This type thread seems to be something of a new norm here. It's one of those "only help me by doing what I say!" questions. I've seen it time and time again, and this forum is hardly the only one; people challenging the help they receive because of some mistaken superiority because they have a certificate or something. It's not like you got a phd in Computer Science, and even if you had- why does it make a difference? Clearly it didn't help you solve the original problem anyway so why does it make you more qualified to assert that provided solutions are wrong?
"I'm a newly graduated IT Tech I know what I'm doing" Clearly, at least in this particular case, you do not, that's why you posted here to begin with. If you knew what you were doing you wouldn't be asking what you should be doing. Same for me. If I post a question, it's because I either don't know what I'm doing or am unsure what I'm doing. I wouldn't be about to think that despite my years of working with computers not being any help to solve whatever issue I was facing that it is still applicable to tell people that they aren't helping and to try to direct some sort of "correct answer" as if I already knew the answer. Of course I could determine wether somebody is spouting nonsense, but there is none of that here and yet you are calling people out for doing so, it would seem.

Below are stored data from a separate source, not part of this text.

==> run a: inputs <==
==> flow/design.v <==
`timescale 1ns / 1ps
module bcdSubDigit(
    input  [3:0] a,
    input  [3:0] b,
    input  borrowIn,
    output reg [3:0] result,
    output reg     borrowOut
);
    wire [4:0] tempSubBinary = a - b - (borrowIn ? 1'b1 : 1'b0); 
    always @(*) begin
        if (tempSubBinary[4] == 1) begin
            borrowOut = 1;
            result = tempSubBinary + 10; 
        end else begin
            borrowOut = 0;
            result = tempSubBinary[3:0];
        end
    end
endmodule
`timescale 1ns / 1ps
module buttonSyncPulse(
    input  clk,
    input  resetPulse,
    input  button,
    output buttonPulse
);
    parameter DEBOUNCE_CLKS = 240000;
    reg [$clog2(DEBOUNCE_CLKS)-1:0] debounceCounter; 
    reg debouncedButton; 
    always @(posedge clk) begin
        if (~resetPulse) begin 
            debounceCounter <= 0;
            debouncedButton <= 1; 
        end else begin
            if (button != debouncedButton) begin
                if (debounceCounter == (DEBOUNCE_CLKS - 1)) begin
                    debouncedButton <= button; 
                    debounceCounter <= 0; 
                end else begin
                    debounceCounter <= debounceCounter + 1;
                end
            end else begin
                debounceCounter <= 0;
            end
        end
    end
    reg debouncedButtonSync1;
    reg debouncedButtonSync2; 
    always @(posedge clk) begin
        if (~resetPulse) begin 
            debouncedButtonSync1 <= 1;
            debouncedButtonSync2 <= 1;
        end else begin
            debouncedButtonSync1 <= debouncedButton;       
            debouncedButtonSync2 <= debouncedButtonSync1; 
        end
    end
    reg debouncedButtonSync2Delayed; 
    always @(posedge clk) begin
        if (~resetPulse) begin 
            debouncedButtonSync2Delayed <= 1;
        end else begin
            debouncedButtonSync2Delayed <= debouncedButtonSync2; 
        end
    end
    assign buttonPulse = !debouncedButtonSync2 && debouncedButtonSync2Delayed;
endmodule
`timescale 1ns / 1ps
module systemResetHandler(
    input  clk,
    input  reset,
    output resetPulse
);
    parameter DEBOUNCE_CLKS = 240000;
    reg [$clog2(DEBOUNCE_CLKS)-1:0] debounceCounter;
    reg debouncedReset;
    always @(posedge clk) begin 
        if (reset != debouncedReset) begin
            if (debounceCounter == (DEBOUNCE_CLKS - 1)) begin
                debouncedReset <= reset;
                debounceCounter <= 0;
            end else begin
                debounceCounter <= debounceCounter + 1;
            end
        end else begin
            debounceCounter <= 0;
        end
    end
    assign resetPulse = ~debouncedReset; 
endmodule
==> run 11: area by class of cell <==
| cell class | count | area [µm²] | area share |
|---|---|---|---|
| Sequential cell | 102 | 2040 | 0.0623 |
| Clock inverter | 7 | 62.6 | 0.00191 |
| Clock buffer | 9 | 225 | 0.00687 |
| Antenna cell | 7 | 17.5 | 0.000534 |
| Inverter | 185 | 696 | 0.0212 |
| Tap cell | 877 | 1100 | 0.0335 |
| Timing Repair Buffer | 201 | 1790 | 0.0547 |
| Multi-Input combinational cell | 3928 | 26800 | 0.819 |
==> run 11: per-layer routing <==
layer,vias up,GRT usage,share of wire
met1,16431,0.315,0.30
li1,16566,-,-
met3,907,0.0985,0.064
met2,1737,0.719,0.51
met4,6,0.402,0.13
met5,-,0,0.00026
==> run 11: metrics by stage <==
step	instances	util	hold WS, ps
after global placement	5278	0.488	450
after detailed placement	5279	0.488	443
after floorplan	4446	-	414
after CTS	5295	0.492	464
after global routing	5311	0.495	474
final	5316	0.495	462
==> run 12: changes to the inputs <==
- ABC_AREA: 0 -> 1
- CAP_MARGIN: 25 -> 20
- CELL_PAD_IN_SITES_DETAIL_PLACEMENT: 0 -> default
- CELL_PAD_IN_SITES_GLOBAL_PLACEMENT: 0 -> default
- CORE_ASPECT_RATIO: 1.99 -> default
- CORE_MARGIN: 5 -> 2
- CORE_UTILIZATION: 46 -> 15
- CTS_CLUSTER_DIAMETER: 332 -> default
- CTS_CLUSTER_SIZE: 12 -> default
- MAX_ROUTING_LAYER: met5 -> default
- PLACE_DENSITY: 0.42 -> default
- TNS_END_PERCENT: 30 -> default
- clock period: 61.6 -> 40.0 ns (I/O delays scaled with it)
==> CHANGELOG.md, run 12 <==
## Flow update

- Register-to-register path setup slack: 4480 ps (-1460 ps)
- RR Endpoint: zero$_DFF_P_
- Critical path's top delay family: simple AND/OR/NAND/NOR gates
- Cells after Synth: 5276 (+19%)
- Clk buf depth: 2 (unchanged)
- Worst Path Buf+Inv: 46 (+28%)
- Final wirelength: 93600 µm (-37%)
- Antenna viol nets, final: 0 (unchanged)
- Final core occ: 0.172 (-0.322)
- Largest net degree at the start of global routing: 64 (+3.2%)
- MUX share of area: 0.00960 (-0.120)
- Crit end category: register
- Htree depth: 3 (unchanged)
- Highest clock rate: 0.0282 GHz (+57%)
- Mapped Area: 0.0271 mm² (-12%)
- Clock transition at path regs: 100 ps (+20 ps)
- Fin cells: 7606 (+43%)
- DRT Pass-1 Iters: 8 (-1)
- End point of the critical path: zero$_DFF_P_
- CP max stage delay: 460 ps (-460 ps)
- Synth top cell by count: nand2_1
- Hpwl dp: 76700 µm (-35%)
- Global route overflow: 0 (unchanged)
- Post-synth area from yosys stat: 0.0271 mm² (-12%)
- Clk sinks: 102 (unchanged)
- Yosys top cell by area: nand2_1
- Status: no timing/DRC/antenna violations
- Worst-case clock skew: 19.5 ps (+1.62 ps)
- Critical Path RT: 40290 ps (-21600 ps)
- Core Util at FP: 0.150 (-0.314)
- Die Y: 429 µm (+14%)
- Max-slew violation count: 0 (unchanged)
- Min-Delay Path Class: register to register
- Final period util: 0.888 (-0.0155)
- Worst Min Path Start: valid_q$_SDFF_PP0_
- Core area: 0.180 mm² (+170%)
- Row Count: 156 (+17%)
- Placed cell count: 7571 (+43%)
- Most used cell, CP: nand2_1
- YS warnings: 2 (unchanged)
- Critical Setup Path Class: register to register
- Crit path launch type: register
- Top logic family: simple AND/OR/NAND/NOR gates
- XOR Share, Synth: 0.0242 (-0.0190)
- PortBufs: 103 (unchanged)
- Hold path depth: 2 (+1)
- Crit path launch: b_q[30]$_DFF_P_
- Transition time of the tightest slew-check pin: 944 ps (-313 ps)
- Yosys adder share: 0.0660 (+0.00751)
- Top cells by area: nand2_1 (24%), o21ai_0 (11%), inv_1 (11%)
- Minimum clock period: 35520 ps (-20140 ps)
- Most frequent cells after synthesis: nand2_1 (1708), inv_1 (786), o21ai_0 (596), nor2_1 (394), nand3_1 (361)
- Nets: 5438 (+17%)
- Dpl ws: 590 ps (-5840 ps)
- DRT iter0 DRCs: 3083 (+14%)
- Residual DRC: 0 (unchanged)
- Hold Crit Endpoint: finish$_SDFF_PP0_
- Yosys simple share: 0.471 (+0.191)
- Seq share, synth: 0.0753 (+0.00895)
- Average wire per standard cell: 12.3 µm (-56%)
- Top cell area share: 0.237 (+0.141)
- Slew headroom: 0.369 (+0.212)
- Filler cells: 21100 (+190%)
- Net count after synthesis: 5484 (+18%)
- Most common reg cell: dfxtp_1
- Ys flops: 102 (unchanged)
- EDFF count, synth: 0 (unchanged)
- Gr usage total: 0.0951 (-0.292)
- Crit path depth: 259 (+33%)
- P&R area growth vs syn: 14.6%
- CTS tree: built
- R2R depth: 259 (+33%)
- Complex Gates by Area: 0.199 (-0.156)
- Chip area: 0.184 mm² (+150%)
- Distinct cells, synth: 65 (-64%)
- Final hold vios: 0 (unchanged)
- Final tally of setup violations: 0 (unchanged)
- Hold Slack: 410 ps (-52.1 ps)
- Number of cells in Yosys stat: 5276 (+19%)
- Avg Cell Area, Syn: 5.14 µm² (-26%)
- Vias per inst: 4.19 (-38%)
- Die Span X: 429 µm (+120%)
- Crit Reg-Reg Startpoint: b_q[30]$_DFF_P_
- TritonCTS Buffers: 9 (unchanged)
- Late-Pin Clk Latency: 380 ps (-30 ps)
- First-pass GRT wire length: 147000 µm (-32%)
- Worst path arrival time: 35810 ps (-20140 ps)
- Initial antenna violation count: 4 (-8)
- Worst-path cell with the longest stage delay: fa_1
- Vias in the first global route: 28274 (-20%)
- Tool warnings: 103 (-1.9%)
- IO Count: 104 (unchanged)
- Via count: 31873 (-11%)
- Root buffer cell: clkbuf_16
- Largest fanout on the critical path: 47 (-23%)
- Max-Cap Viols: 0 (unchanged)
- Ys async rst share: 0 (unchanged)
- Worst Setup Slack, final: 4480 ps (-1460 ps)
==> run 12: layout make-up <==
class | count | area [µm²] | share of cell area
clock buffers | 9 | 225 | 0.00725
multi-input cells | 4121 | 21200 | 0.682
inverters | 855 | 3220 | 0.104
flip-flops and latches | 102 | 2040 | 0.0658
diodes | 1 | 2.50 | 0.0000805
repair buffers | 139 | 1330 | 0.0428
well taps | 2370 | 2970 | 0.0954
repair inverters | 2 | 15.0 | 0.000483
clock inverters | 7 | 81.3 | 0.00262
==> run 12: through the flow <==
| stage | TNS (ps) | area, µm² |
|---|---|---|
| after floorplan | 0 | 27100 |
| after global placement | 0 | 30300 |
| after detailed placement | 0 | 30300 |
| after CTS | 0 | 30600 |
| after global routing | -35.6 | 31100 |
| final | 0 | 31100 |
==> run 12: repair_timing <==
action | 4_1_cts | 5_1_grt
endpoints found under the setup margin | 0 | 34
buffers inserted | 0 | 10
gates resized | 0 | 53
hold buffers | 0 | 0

In any case, I had a interestingly similar problem some years ago (DOS 6, doubt they cover that in "IT Tech school" either); It was related to a hard drive and trying to get it visible; since there was no fancy schmancy auto-detected back in this days, I had to guess and keep booting to a floppy and trying to view the contents of the drive. At some point I chose a geometry that was Close (but not the same) so everything appeared corrupted; directory and file names with smiley faces and high-ASCII symbols, etc. I ended up reformatting, and then subsequently had to start over by choosing the appropriate HD Type later on.
Not that that really helps. The filesystem is corrupted, that's pretty much all that can be said. Unless you've had to deal with manual selection of drive types it's probably pointing to a failure/impending failure. Wether the data on a drive is important or not doesn't make it's chance of recovery any greater, unfortunately. Before formatting that drive you could try Recuva, but it is probably too late.
P.S I believe Patio suggests slaving the drive because using it in a USB enclosure adds an additional layer of indirection (the ATA to USB circuitry) usually that circuitry is not very fault-tolerant.